Casualmente ese día no estaban solos. Veinte o treinta personas, que enseguida vimos que nada tenían con ellos, estaban celebrando una merienda por todo lo alto. Magdalena indagó y explicó: «Acaban de enterrar por ahí atrás a un familiar y, según la tradición, tras el entierro ha de haber una comida». Por supuesto, a ellos, nosotros sí les llamamos la atención. Basta observar cómo nos miraban y cómo algunos dejando lo que hacían se acercaban para husmear en qué andábamos.

La primera en llegar fue Elizabeta, que ni se sabe la edad que puede tener, aunque siempre más de 40 años, pues son los años que vive en el lazareto, adonde llegó desde Burundi, a unos doscientos kilómetros de allí. Tampoco se acuerda ni cómo llegó, ni si lo hizo sola, ni si la acompañaron. Sus manos y pies son cuatro muñones, sin dedos, y en su rostro se empieza a notar lo que "según me comentó luego alguien" los médicos especializados en esta enfermedad denominan facies leonina, rostro parecido al del león por sus gruesos nódulos cutáneos, algo que se remarcaría, más si cabe, en el de Ernest, a quien la lepra, además, había dejado ciego, que llegó algo después de Veronique, de unos veinte años, con su bebé, sano. De sus manos habían desaparecido los dedos. Tampoco los tenía Ernest, no sólo en las manos sino tampoco en los pies, pues llevaba puestos los zapatos al revés.

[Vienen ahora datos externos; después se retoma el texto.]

From an optimization exercise on the open Yosys and OpenROAD flow, aimed at small area; shortcuts taken in it are not production practice. RTL that was checked went through simulation tests only; none was proved equivalent to the original. Power figures rest on the tool's default switching activity, not on a simulated workload.

zinc:
==> module noc_bridge, before the edit <==
module noc_bridge
(
    input  wire logic        c,
    input  wire logic        rst,
    input  wire logic        cmd_w,
    input  wire logic [7:0]  data_w,
    input  wire logic [31:0] data_rd,
    output logic             cmd_r,
    output logic [7:0]       data_r,
    output logic             sel,
    output logic             rw,
    output logic [31:0]      addr,
    output logic [31:0]      data_wr
);
    logic [31:0] s_a  [0:3];
    logic [7:0]  s_id [0:3];
    logic [1:0]  s_k  [0:3];   
    logic [31:0] q_d  [0:2];
    logic [1:0]  dw;           
    logic [1:0]  dr;           
    logic [1:0]  g;            
    logic [7:0]  l1, l2, l3;
    logic [1:0]  dd;           
    logic [7:0]  dly;
    logic [3:0]  pc;           
    logic        pwr;          
    logic [2:0]  wp;           
    logic        act;
    logic [3:0]  b;            
    logic [2:0]  rp;           
    logic        dl;           
    logic [1:0]  fk;           
    wire op_ok = cmd_w && (data_w == 8'h23 || data_w == 8'h63);
    wire done  = (pc == 4'd9 && !pwr) || pc == 4'd13;
    wire [1:0] d_new = 2'd1 - wp[1:0] - g;
    always_ff @(posedge c or posedge rst) begin
        if (rst) begin
            pc <= '0;
            wp <= '0;
            dw <= '0;
            g  <= '0;
        end else begin
            g <= g + 2'd1;
            if (pc == 4'd0) begin
                if (op_ok) pc <= 4'd4 - {2'b0, d_new};
            end else if (done) begin
                pc <= 4'd0;
                wp <= wp + 3'd1;
                if (pwr) dw <= (dw == 2'd2) ? 2'd0 : dw + 2'd1;
            end else begin
                pc <= pc + 4'd1;
            end
        end
    end
    always_ff @(posedge c) begin
        l1 <= data_w;
        l2 <= l1;
        l3 <= l2;
        if (pc == 4'd0) begin
            pwr <= data_w[6];
            dd  <= d_new;
        end
    end
    always_comb begin
        case (dd)
            2'd0:    dly = data_w;
            2'd1:    dly = l1;
            2'd2:    dly = l2;
            default: dly = l3;
        endcase
    end
    always_ff @(posedge c) begin
        for (int i = 0; i < 4; i++) begin
            s_a[i]  <= s_a[(i + 3) % 4];
            s_id[i] <= s_id[(i + 3) % 4];
            s_k[i]  <= s_k[(i + 3) % 4];
            if (pc == 4'(5 + i)) s_a[i][8*i +: 8] <= dly;
        end
        if (pc == 4'd4) s_id[3] <= dly;
        if (pc == 4'd9) s_k[0]  <= pwr ? 2'd0 : dly[3:2];
        for (int i = 0; i < 3; i++) begin
            q_d[i] <= {(dw == 2'(i) && pc >= 4'd10) ? dly : q_d[i][7:0], q_d[i][31:8]};
        end
    end
    wire h_wr   = (fk == 2'd0);
    wire last   = h_wr ? (b[0] == 1'b1) : (b == {fk, 2'b11});
    wire rd_cap = act && !h_wr && b[1:0] == {dl, ~dl} && b[3:2] < fk;
    wire        free = !act || last;
    wire [2:0]  n    = act ? rp + 3'd1 : rp;
    wire [1:0]  n_p  = 2'd0 - n[1:0];        
    wire        ph0  = (g + 2'd1 == n_p);    
    wire        ph1  = (g + 2'd2 == n_p);    
    wire        go   = free && (n != wp) && (ph0 || ph1);
    always_ff @(posedge c or posedge rst) begin
        if (rst) begin
            act <= 1'b0;
            rp  <= '0;
            dr  <= '0;
        end else begin
            if (free) begin
                rp  <= n;
                act <= go;
            end
            if (act && last && h_wr) dr <= (dr == 2'd2) ? 2'd0 : dr + 2'd1;
        end
    end
    always_ff @(posedge c) begin
        if (go) begin
            b  <= '0;
            dl <= ph1;
            fk <= ph0 ? s_k[3] : s_k[2];
        end else begin
            b  <= b + 4'd1;
        end
    end
    logic [31:0] wb;
    logic [7:0]  wt;
    always_ff @(posedge c) begin
        wb <= rd_cap ? data_rd : {data_rd[31:24], wb[31:8]};
        wt <= wb[7:0];
    end
    wire [31:0] h_a = s_a[0];
    assign sel     = act && (h_wr ? (b == {3'b0, dl}) : (b[1:0] == {1'b0, dl} && b[3:2] < fk));
    assign rw      = h_wr;
    logic [31:0] ai;
    logic [31:4] cz;
    always_comb begin
        ai[1:0] = h_a[1:0];
        ai[2]   = h_a[2] ^ b[2];
        ai[3]   = h_a[3] ^ b[3] ^ (h_a[2] & b[2]);
        cz[4]   = h_a[3] & (b[3] | (h_a[2] & b[2]));
        for (int i = 4; i < 32; i++) begin
            ai[i] = h_a[i] ^ cz[i];
            if (i < 31) cz[i+1] = cz[i] & h_a[i];
        end
    end
    assign addr    = ai;
    assign data_wr = q_d[dr];
    always_comb begin
        cmd_r  = 1'b0;
        data_r = 8'h00;
        if (act) begin
            if (b == 4'd0) begin
                cmd_r  = 1'b1;
                data_r = h_wr ? 8'h80 : 8'h40;
            end else if (b == 4'd1) begin
                data_r = dl ? s_id[0] : s_id[1];
            end else if (b == 4'd2) begin
                data_r = {4'b0, fk, 2'b00};
            end else if (last) begin
                cmd_r  = 1'b1;
                data_r = 8'hE0;
            end else begin
                data_r = dl ? wb[7:0] : wt;
            end
        end
    end
endmodule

Elizabeta aseguraba estar feliz. «Nunca me vienen a ver "decía". Hace mucho tiempo que nadie viene por aquí a hablar conmigo "decía ahora, con dos lagrimones resbalando por su gorda mejilla cuello abajo". No tengo amigos ni parientes». La lepra afecta a membranas mucosas, nervios y músculos. San Vicente Ferrer, leproso ilustre "como lo fueron también el libertador de Escocia, Roberto I, duque de Carnick; Balduino I, rey de Jerusalén, llamado también el Leproso, o el insigne escultor brasileño, de Minas Gerais, Antonio Francisco Lisboa, llamado Aleijandinho, en español lisiadito a causa de la lepra", descubrió que se había contagiado de esta enfermedad cuando una tarde sumergió los pies en una palangana con agua hirviendo que una monja de su congregación había puesto cerca de donde él se iba a lavar para hacer la cena.

De ahí que los leprosos pierdan parte de su piel, sus partes blandas y sus huesos mengüen hasta desaparecer por completo sin que lo perciban, pues tienen los nervios atrofiados, no sienten, por tanto no se enteran a no ser que se fijen, lo cual no suelen hacer, pues no les importa para nada la estética o, como en el caso de Ernest, no ven porque son ciegos. Al rato han llegado otros dos, que toman asiento al lado de los que están desde el principio, excepto Veronique, que ha abandonado la escena, ya que el niño se ha puesto a llorar, seguramente al ver gente extraña, a nosotros, que no paramos de hacer preguntas ni fotos. Desde sus asientos de madera nos observan, sonríen y a veces hasta ríen. Es la dignidad de la indignidad. Están enfermos y, además, se sienten repudiados por la sociedad que teme contagiarse de ellos. Sin embargo sonríen, están felices. No se sienten observados, sino que ellos son los observadores.